> _Provided data_:

§ §

### config.mk
export PLATFORM = sky130hd
export DESIGN_NAME = control_sequencer
export DESIGN_NICKNAME = d
export VERILOG_FILES = /design/src/rtl/control_sequencer.sv
export SDC_FILE = /design/constraint.sdc
export NUM_CORES = 1
export LEC_CHECK = 0
export CORE_MARGIN = 2
export CORE_UTILIZATION = 44
export DETAILED_ROUTE_END_ITERATION = 7
export HOLD_SLACK_MARGIN = 0.15
export PLACE_DENSITY = 0.82
export SKIP_LAST_GASP = 1
export SLEW_MARGIN = 20
export SYNTH_ARGS = -nofsm -noshare
export SYNTH_HDL_FRONTEND = slang
export SYNTH_SLANG_ARGS = --single-unit
export TNS_END_PERCENT = 20
### constraint.sdc
create_clock -name clk -period 2.9 [get_ports clk]
set_input_delay 0.58 -clock clk [delete_from_list [all_inputs] [get_ports clk]]
set_output_delay 0.58 -clock clk [all_outputs]
set_load 0.02 [all_outputs]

§ §

> _Exercise aim_:
Every line from the top of the material above through the line holding "export HOLD_SLACK_MARGIN = 0.15" should be reproduced word for word, and nothing beyond it.

> _Output for this exercise_:
### config.mk
export PLATFORM = sky130hd
export DESIGN_NAME = control_sequencer
export DESIGN_NICKNAME = d
export VERILOG_FILES = /design/src/rtl/control_sequencer.sv
export SDC_FILE = /design/constraint.sdc
export NUM_CORES = 1
export LEC_CHECK = 0
export CORE_MARGIN = 2
export CORE_UTILIZATION = 44
export DETAILED_ROUTE_END_ITERATION = 7
export HOLD_SLACK_MARGIN = 0.15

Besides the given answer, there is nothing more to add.